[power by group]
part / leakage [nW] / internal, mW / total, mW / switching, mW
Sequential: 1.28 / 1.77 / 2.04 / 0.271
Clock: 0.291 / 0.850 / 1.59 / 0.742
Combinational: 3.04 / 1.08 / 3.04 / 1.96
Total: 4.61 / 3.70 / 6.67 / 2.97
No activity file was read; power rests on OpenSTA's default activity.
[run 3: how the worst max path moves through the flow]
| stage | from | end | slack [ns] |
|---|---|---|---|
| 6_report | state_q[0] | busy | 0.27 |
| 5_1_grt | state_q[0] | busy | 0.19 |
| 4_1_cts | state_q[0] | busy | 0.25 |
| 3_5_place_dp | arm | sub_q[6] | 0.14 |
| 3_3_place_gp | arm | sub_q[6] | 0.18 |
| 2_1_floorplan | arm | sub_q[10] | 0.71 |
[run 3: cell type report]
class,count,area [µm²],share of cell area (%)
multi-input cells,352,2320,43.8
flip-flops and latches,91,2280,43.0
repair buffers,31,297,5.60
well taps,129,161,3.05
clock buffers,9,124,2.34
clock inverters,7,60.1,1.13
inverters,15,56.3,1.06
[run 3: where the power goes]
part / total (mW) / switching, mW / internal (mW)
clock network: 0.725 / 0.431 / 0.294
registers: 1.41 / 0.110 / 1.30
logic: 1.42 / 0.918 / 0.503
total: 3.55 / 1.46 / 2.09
**config.mk**
```make
export PLATFORM = sky130hd
export DESIGN_NAME = instr_fetch_flat
export DESIGN_NICKNAME = d
export VERILOG_FILES = /design/src/rtl/instr_fetch_if.sv /design/src/rtl/instr_fetch.sv /design/src/flat_wrapper.sv
export SDC_FILE = /design/constraint.sdc
export NUM_CORES = 1
export LEC_CHECK = 0
export BUFFER_PORTS_ARGS = -buffer_cell sky130_fd_sc_hd__buf_4
export CORE_ASPECT_RATIO = 0.6
export CORE_UTILIZATION = 30
export CTS_CLUSTER_SIZE = 28
export DETAILED_ROUTE_END_ITERATION = 12
export GPL_ROUTABILITY_DRIVEN = 0
export SLEW_MARGIN = 10
export SYNTH_ARGS = -nofsm -noshare
export SYNTH_HDL_FRONTEND = slang
export SYNTH_SLANG_ARGS = --single-unit
```
**constraint.sdc**
```tcl
create_clock -name clk -period 1.46 [get_ports clk]
set_input_delay 0.073 -clock clk [delete_from_list [all_inputs] [get_ports clk]]
set_output_delay 0.073 -clock clk [all_outputs]
set_load 0.01 [all_outputs]
```
### src/rtl/otter_pkg.sv
// Types and constants shared across the OTTER RV32I pipeline stages.
package otter_pkg;

    localparam int XLEN = 32;

    typedef enum logic [3:0] {
        ALU_ADD  = 4'b0000,
        ALU_SLL  = 4'b0001,
        ALU_SLT  = 4'b0010,
        ALU_SLTU = 4'b0011,
        ALU_XOR  = 4'b0100,
        ALU_SRL  = 4'b0101,
        ALU_OR   = 4'b0110,
        ALU_AND  = 4'b0111,
        ALU_SUB  = 4'b1000,
        ALU_LUI  = 4'b1001,
        ALU_SRA  = 4'b1101
    } alu_fun_t;

    typedef enum logic [1:0] {
        OP1_RS1  = 2'd0,
        OP1_PC   = 2'd1,
        OP1_IMM  = 2'd2,
        OP1_ZERO = 2'd3
    } op1_sel_t;

    typedef enum logic [1:0] {
        OP2_RS2  = 2'd0,
        OP2_IMM  = 2'd1,
        OP2_FOUR = 2'd2,
        OP2_ZERO = 2'd3
    } op2_sel_t;

    // x0 is hardwired to zero, so a write to it must never be forwarded.
    function automatic logic fwd_hit(input logic valid, input logic [4:0] rd, input logic [4:0] addr);
        return valid && (addr != 5'd0) && (rd == addr);
    endfunction

endpackage

### src/rtl/ex_fwd_mux.sv
// Per-operand RAW forwarding select: the youngest producer (MEM) wins over WB.
module ex_fwd_mux #(
    parameter int XLEN = otter_pkg::XLEN
) (
    input  logic [4:0]      rs_addr,
    input  logic [XLEN-1:0] reg_data,
    input  logic            mem_fwd_valid,
    input  logic [4:0]      mem_rd_addr,
    input  logic [XLEN-1:0] mem_result,
    input  logic            wb_fwd_valid,
    input  logic [4:0]      wb_rd_addr,
    input  logic [XLEN-1:0] wb_result,
    output logic [XLEN-1:0] fwd_data
);
    import otter_pkg::*;

    always_comb begin
        fwd_data = reg_data;
        if (fwd_hit(mem_fwd_valid, mem_rd_addr, rs_addr)) begin
            fwd_data = mem_result;
        end else if (fwd_hit(wb_fwd_valid, wb_rd_addr, rs_addr)) begin
            fwd_data = wb_result;
        end
    end

endmodule

### src/rtl/ex_operand_stage.sv
// ID/EX pipeline register with execute-stage forwarding and ALU operand selection.
module ex_operand_stage #(
    parameter int XLEN      = otter_pkg::XLEN,
    parameter int WB_BYPASS = 1
) (
    input  logic            clk,
    input  logic            rst_n,
    input  logic            stall,
    input  logic            flush,
    input  logic            id_valid,
    input  logic [XLEN-1:0] id_pc,
    input  logic [4:0]      id_rs1_addr,
    input  logic [4:0]      id_rs2_addr,
    input  logic [4:0]      id_rd_addr,
    input  logic [XLEN-1:0] id_rs1_data,
    input  logic [XLEN-1:0] id_rs2_data,
    input  logic [XLEN-1:0] id_imm,
    input  logic [3:0]      id_alu_fun,
    input  logic [1:0]      id_op1_sel,
    input  logic [1:0]      id_op2_sel,
    input  logic            mem_fwd_valid,
    input  logic [4:0]      mem_rd_addr,
    input  logic [XLEN-1:0] mem_result,
    input  logic            wb_fwd_valid,
    input  logic [4:0]      wb_rd_addr,
    input  logic [XLEN-1:0] wb_result,
    output logic            ex_valid,
    output logic [XLEN-1:0] ex_pc,
    output logic [4:0]      ex_rd_addr,
    output logic [3:0]      ex_alu_fun,
    output logic [XLEN-1:0] alu_op_1,
    output logic [XLEN-1:0] alu_op_2,
    output logic [XLEN-1:0] ex_store_data
);
    import otter_pkg::*;

    logic [4:0]      ex_rs1_addr;
    logic [4:0]      ex_rs2_addr;
    logic [XLEN-1:0] ex_rs1_data;
    logic [XLEN-1:0] ex_rs2_data;
    logic [XLEN-1:0] ex_imm;
    op1_sel_t        ex_op1_sel;
    op2_sel_t        ex_op2_sel;
    logic [XLEN-1:0] fwd_rs1;
    logic [XLEN-1:0] fwd_rs2;
    logic [XLEN-1:0] id_rs1_capt;
    logic [XLEN-1:0] id_rs2_capt;

    ex_fwd_mux #(.XLEN(XLEN)) u_fwd_rs1 (
        .rs_addr       (ex_rs1_addr),
        .reg_data      (ex_rs1_data),
        .mem_fwd_valid (mem_fwd_valid),
        .mem_rd_addr   (mem_rd_addr),
        .mem_result    (mem_result),
        .wb_fwd_valid  (wb_fwd_valid),
        .wb_rd_addr    (wb_rd_addr),
        .wb_result     (wb_result),
        .fwd_data      (fwd_rs1)
    );

    ex_fwd_mux #(.XLEN(XLEN)) u_fwd_rs2 (
        .rs_addr       (ex_rs2_addr),
        .reg_data      (ex_rs2_data),
        .mem_fwd_valid (mem_fwd_valid),
        .mem_rd_addr   (mem_rd_addr),
        .mem_result    (mem_result),
        .wb_fwd_valid  (wb_fwd_valid),
        .wb_rd_addr    (wb_rd_addr),
        .wb_result     (wb_result),
        .fwd_data      (fwd_rs2)
    );

    // The regfile read in ID misses a same-cycle WB write, so capture wb_result instead.
    always_comb begin
        id_rs1_capt = id_rs1_data;
        id_rs2_capt = id_rs2_data;
        if (WB_BYPASS != 0) begin
            if (fwd_hit(wb_fwd_valid, wb_rd_addr, id_rs1_addr)) id_rs1_capt = wb_result;
            if (fwd_hit(wb_fwd_valid, wb_rd_addr, id_rs2_addr)) id_rs2_capt = wb_result;
        end
    end

    // During a stall the operand data keeps refreshing so a producer leaving WB is not lost.
    always_ff @(posedge clk or negedge rst_n) begin
        if (!rst_n) begin
            ex_valid    <= 1'b0;
            ex_pc       <= '0;
            ex_rd_addr  <= '0;
            ex_alu_fun  <= ALU_ADD;
            ex_rs1_addr <= '0;
            ex_rs2_addr <= '0;
            ex_rs1_data <= '0;
            ex_rs2_data <= '0;
            ex_imm      <= '0;
            ex_op1_sel  <= OP1_RS1;
            ex_op2_sel  <= OP2_RS2;
        end else if (flush) begin
            ex_valid   <= 1'b0;
            ex_rd_addr <= '0;
        end else if (stall) begin
            ex_rs1_data <= fwd_rs1;
            ex_rs2_data <= fwd_rs2;
        end else begin
            ex_valid    <= id_valid;
            ex_pc       <= id_pc;
            ex_rd_addr  <= id_valid ? id_rd_addr : 5'd0;
            ex_alu_fun  <= id_alu_fun;
            ex_rs1_addr <= id_rs1_addr;
            ex_rs2_addr <= id_rs2_addr;
            ex_rs1_data <= id_rs1_capt;
            ex_rs2_data <= id_rs2_capt;
            ex_imm      <= id_imm;
            ex_op1_sel  <= op1_sel_t'(id_op1_sel);
            ex_op2_sel  <= op2_sel_t'(id_op2_sel);
        end
    end

    always_comb begin
        alu_op_1 = '0;
        alu_op_2 = '0;
        case (ex_op1_sel)
            OP1_RS1:  alu_op_1 = fwd_rs1;
            OP1_PC:   alu_op_1 = ex_pc;
            OP1_IMM:  alu_op_1 = ex_imm;
            OP1_ZERO: alu_op_1 = '0;
            default:  alu_op_1 = '0;
        endcase
        case (ex_op2_sel)
            OP2_RS2:  alu_op_2 = fwd_rs2;
            OP2_IMM:  alu_op_2 = ex_imm;
            OP2_FOUR: alu_op_2 = XLEN'(4);
            OP2_ZERO: alu_op_2 = '0;
            default:  alu_op_2 = '0;
        endcase
    end

    assign ex_store_data = fwd_rs2;

endmodule
### config.mk
export PLATFORM = sky130hd
export DESIGN_NAME = ex_operand_stage
export DESIGN_NICKNAME = d
export VERILOG_FILES = /design/src/rtl/otter_pkg.sv /design/src/rtl/ex_fwd_mux.sv /design/src/rtl/ex_operand_stage.sv
export SDC_FILE = /design/constraint.sdc
export NUM_CORES = 1
export LEC_CHECK = 0
export CAP_MARGIN = 20
export CORE_MARGIN = 3
export CORE_UTILIZATION = 35
export CTS_CLUSTER_SIZE = 25
export DETAILED_ROUTE_END_ITERATION = 6
export GPL_TIMING_DRIVEN = 0
export PLACE_DENSITY = 0.68
export SLEW_MARGIN = 20
export SYNTH_ARGS = -nofsm -noshare
export SYNTH_HDL_FRONTEND = slang
export SYNTH_SLANG_ARGS = --single-unit
### constraint.sdc
create_clock -name clk -period 2.7 [get_ports clk]
set_input_delay 0.27 -clock clk [delete_from_list [all_inputs] [get_ports clk]]
set_output_delay 0.27 -clock clk [all_outputs]
set_load 0.02 [all_outputs]
# Yosys cells after proc, flatten, opt, wreduce, memory -nomap -nowiden
# Cells that the tools add are included.
# classes
n_addsub	0
multipliers	0
n_div	0
magnitude_cmp	0
n_eq_ne	13
shifts	0
mux	15
bitwise	2
reduce_logical	19
# ops
operator	count
$mux W32	8
$pmux W32 S4	2
$eq A5 B5 Y1	6
$reduce_bool A5 Y1	4
$mux W5	3
$logic_and A1 B1 Y1	12
$eq A2 B2 Y1 const B	4
$eq A2 B1 Y1 const B	2
$logic_not A2 Y1	2
$mux W1	2
$ne A2 B1 Y1 const B	1
$not A1 Y1	2
$reduce_and A2 Y1	1
# totals
regBits	152
latchBits	0
mem_bits_rw	0
rom_bits	0
input_bits	232
elab_cells	60
n_memories	0

# Depth between registers and ports, before layout
# depth
depth_word	6
mapped_depth	7

# Hierarchy
# A second synthesis with hierarchy kept.
# hier_totals
hier_cells	1183
hier_area_um2	10271.1
# by_module_without_submodules
module	instances	cells_per_inst	area_per_inst_um2
ex_operand_stage	1	845	8374.3
ex_fwd_mux	2	169	948.4

# Worst setup path after synthesis
# Ideal clock, no wire load.
# synth_path
path_type	register -> output
start	register ex_rs1_addr[1]
end	output alu_op_1[12]
arrival_ps	2263
t_required_ps	2430
slack_ps	167
path_stages_with_launch	7
cell_sequence	dfrtp_1 -> or4_1 -> o211a_2 -> clkbuf_1 -> a21boi_0 -> o31ai_2 -> o31ai_1
# synth_between
elab_chain_cells	6
elab_cells_between_ends	10
classes_between	eq/ne (2); mux (3); reduce/logical (5)
# synth_rtl
item	line_no	text
from (decl)	ex_operand_stage.sv:37	logic [4:0] ex_rs1_addr;
from (signal assigned)	ex_operand_stage.sv:108	ex_rs1_addr <= id_rs1_addr;
$reduce_bool A5 Y1	otter_pkg.sv:36	return valid && (addr != 5'd0) && (rd == addr);
$logic_and A1 B1 Y1 (2 in a row)	otter_pkg.sv:36	
$mux W32	ex_fwd_mux.sv:21	end else if (fwd_hit(wb_fwd_valid, wb_rd_addr, rs_addr)) begin
$mux W32 *	ex_fwd_mux.sv:19	if (fwd_hit(mem_fwd_valid, mem_rd_addr, rs_addr)) begin
$pmux W32 S4 *	ex_operand_stage.sv:121	case (ex_op1_sel)
to (decl)	ex_operand_stage.sv:31	output logic [XLEN-1:0] alu_op_1,
# Every way passes the cells marked *; elsewhere a longest branch is shown, timed or not.

# Final worst setup path
# layout_path
start	input wb_rd_addr[2]
end	output alu_op_2[12]
# layout_between
elab_chain_cells	5
# layout_rtl
item	line_no	text
from (decl)	ex_operand_stage.sv:25	input logic [4:0] wb_rd_addr,
$eq A5 B5 Y1	otter_pkg.sv:36	
$logic_and A1 B1 Y1	otter_pkg.sv:36	
$mux W32	ex_fwd_mux.sv:21	
$mux W32	ex_fwd_mux.sv:19	
$pmux W32 S4	ex_operand_stage.sv:128	case (ex_op2_sel)
to (decl)	ex_operand_stage.sv:32	output logic [XLEN-1:0] alu_op_2,
# No other way between the ends.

**TASK STATEMENT:** Reproduce the entries exactly, starting at their first line and stopping after the line with "multi-input cells,352,2320,43.8".

**SOLUTION TO THIS EXERCISE:**
[power by group]
part / leakage [nW] / internal, mW / total, mW / switching, mW
Sequential: 1.28 / 1.77 / 2.04 / 0.271
Clock: 0.291 / 0.850 / 1.59 / 0.742
Combinational: 3.04 / 1.08 / 3.04 / 1.96
Total: 4.61 / 3.70 / 6.67 / 2.97
No activity file was read; power rests on OpenSTA's default activity.
[run 3: how the worst max path moves through the flow]
| stage | from | end | slack [ns] |
|---|---|---|---|
| 6_report | state_q[0] | busy | 0.27 |
| 5_1_grt | state_q[0] | busy | 0.19 |
| 4_1_cts | state_q[0] | busy | 0.25 |
| 3_5_place_dp | arm | sub_q[6] | 0.14 |
| 3_3_place_gp | arm | sub_q[6] | 0.18 |
| 2_1_floorplan | arm | sub_q[10] | 0.71 |
[run 3: cell type report]
class,count,area [µm²],share of cell area (%)
multi-input cells,352,2320,43.8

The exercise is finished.